**PROVIDED RECORDS**
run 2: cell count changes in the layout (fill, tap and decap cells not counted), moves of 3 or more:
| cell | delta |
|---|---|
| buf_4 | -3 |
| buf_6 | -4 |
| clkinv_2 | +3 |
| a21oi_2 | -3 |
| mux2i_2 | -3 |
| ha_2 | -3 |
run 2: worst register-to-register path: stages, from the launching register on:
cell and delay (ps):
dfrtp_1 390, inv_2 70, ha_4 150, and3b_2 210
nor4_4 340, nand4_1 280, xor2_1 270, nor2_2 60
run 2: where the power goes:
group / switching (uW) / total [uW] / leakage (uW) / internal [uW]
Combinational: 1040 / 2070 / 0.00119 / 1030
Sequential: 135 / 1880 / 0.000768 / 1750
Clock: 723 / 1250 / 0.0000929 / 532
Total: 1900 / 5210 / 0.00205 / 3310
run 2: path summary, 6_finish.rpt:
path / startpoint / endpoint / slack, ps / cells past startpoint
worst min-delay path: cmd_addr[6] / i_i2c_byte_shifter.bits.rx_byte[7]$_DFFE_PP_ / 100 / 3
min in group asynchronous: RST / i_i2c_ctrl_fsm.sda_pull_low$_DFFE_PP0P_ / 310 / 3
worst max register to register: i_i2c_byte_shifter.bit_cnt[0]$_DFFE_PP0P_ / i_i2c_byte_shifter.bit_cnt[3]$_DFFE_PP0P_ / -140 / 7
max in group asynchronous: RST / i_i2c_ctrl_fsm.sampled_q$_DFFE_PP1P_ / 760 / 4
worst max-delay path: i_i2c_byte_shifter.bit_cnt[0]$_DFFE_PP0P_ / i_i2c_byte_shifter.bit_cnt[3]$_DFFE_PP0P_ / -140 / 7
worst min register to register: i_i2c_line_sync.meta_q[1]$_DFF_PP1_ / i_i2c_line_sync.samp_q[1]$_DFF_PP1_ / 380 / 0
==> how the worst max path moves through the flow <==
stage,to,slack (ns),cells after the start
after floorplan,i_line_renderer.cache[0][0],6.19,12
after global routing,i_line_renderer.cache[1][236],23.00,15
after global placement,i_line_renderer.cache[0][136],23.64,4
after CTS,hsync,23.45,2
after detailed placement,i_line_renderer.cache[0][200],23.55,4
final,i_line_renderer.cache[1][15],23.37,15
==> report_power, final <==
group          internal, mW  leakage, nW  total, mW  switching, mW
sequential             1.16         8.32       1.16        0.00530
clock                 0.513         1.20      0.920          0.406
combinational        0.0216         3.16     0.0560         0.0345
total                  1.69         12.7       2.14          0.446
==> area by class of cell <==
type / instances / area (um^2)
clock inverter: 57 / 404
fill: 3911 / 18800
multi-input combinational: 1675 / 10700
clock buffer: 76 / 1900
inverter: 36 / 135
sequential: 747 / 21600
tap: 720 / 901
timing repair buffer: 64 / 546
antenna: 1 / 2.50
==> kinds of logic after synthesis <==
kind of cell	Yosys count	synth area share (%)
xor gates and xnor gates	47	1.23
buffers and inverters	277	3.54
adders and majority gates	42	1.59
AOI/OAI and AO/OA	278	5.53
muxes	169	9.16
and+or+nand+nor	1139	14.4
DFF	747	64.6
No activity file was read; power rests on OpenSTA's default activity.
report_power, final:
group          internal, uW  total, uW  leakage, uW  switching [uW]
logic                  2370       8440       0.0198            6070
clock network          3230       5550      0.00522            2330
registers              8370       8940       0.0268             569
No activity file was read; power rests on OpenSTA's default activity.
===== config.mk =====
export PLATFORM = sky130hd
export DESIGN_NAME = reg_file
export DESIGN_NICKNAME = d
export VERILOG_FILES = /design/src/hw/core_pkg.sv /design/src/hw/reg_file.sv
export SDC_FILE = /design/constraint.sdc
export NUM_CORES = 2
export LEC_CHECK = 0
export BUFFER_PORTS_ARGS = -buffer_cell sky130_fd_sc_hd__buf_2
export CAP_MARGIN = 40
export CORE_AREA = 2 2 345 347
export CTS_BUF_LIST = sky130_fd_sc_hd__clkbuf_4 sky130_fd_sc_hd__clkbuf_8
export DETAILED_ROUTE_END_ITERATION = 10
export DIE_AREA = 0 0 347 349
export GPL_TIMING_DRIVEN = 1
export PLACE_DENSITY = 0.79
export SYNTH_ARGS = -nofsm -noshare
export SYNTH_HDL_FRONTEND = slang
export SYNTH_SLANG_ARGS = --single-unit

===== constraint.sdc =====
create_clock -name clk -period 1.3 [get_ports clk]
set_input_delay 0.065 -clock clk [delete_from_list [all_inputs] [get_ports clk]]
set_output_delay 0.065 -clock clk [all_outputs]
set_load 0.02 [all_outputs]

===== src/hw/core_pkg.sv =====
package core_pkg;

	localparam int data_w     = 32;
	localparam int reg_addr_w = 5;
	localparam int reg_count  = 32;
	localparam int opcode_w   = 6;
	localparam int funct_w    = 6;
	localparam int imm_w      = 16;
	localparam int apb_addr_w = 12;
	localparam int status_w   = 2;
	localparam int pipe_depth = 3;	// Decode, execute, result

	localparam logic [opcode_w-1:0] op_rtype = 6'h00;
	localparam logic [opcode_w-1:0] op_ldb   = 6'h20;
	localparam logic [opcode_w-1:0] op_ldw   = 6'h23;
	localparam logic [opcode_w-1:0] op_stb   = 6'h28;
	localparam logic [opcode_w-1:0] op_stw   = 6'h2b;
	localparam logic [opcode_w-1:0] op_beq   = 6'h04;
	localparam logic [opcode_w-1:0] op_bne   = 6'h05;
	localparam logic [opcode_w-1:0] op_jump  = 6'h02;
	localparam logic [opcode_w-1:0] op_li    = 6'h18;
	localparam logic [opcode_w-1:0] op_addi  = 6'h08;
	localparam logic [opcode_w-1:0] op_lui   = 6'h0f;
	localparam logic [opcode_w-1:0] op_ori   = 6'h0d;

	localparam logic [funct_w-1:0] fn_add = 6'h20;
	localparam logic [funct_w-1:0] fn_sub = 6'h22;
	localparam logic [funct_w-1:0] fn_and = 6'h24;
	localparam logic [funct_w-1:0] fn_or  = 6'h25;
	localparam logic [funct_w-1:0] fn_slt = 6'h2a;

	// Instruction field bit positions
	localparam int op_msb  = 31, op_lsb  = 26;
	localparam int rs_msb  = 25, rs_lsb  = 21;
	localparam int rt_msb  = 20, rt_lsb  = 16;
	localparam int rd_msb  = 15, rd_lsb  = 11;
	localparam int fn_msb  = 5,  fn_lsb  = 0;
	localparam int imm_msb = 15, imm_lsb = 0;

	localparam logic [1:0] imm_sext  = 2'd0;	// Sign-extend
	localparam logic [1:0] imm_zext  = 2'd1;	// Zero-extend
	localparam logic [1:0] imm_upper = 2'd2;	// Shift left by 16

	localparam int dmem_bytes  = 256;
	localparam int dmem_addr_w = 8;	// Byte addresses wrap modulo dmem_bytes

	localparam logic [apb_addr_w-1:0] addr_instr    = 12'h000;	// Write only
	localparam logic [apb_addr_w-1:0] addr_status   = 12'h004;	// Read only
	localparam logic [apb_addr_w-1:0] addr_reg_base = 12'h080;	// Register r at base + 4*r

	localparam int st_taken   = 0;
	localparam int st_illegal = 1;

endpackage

==

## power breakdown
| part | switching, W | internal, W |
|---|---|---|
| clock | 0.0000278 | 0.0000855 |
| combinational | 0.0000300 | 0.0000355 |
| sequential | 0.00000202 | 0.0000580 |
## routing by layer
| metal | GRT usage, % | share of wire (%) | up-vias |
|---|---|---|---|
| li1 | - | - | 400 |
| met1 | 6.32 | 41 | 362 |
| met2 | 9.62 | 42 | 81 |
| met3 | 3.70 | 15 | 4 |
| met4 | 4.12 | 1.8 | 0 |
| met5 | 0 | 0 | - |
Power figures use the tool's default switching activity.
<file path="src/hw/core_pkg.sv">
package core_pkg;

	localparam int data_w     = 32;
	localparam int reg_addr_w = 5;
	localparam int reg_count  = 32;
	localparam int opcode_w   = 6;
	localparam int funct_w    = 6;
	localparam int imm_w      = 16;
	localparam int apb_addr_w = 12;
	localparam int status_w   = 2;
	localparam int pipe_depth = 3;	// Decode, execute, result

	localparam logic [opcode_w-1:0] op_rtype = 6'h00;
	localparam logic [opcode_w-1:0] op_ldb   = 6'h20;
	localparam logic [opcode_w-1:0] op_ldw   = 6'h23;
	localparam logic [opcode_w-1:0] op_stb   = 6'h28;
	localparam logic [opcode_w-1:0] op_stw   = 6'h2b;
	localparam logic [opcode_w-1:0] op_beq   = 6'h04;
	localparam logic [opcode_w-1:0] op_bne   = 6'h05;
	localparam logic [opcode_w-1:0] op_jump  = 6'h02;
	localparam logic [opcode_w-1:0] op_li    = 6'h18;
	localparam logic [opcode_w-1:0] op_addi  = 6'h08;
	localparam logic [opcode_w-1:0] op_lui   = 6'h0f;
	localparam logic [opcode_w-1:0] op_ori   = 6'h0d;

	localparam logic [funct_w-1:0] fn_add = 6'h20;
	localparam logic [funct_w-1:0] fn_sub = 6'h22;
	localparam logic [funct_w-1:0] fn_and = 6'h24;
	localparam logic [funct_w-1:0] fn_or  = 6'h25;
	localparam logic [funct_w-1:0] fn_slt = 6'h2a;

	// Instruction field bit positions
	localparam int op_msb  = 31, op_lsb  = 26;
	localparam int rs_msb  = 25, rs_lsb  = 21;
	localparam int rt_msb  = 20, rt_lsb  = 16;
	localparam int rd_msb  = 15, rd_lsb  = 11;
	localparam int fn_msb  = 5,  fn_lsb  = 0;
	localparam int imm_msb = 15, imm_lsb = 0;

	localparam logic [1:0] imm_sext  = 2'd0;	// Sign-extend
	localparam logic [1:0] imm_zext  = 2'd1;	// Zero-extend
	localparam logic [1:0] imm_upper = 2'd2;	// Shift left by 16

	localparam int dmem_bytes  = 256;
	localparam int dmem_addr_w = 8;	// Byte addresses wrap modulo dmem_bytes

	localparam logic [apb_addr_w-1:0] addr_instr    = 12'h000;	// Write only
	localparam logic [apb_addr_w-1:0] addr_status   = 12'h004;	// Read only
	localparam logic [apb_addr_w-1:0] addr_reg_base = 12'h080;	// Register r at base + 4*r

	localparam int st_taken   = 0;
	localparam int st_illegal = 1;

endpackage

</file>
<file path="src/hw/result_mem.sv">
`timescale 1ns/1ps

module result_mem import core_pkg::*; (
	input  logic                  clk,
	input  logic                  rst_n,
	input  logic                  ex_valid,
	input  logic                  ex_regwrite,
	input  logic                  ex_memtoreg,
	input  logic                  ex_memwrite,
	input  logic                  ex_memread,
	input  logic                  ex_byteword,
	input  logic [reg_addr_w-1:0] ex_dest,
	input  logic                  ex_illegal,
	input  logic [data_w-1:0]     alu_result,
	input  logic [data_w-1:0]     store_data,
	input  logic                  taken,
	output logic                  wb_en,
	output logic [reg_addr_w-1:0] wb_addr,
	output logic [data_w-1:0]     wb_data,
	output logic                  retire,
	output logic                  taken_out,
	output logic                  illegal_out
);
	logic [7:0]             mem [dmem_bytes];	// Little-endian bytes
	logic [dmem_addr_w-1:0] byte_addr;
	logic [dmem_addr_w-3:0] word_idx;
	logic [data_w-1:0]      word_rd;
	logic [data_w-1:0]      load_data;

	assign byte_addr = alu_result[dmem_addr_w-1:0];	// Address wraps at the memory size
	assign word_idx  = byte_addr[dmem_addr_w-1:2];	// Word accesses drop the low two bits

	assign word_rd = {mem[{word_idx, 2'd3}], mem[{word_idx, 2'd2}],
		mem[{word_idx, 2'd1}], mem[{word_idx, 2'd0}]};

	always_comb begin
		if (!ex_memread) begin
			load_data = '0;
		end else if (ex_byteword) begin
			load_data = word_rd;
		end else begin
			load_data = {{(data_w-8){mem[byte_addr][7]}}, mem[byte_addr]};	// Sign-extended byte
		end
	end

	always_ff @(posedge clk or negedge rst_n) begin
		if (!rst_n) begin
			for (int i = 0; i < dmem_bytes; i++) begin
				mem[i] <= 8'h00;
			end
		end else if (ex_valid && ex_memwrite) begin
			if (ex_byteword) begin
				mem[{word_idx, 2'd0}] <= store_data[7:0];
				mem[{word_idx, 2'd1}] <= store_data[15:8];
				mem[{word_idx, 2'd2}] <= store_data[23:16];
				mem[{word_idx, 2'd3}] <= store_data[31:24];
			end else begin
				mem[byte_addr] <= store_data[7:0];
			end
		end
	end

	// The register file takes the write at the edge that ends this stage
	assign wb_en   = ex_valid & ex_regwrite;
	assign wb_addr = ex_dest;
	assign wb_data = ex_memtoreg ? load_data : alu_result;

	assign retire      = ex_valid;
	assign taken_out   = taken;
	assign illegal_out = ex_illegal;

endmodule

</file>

**EXERCISE OBJECTIVE**
List all lines from the entries that include the word "asynchronous".

**ANSWER TO THIS EXERCISE**
min in group asynchronous: RST / i_i2c_ctrl_fsm.sda_pull_low$_DFFE_PP0P_ / 310 / 3
max in group asynchronous: RST / i_i2c_ctrl_fsm.sampled_q$_DFFE_PP1P_ / 760 / 4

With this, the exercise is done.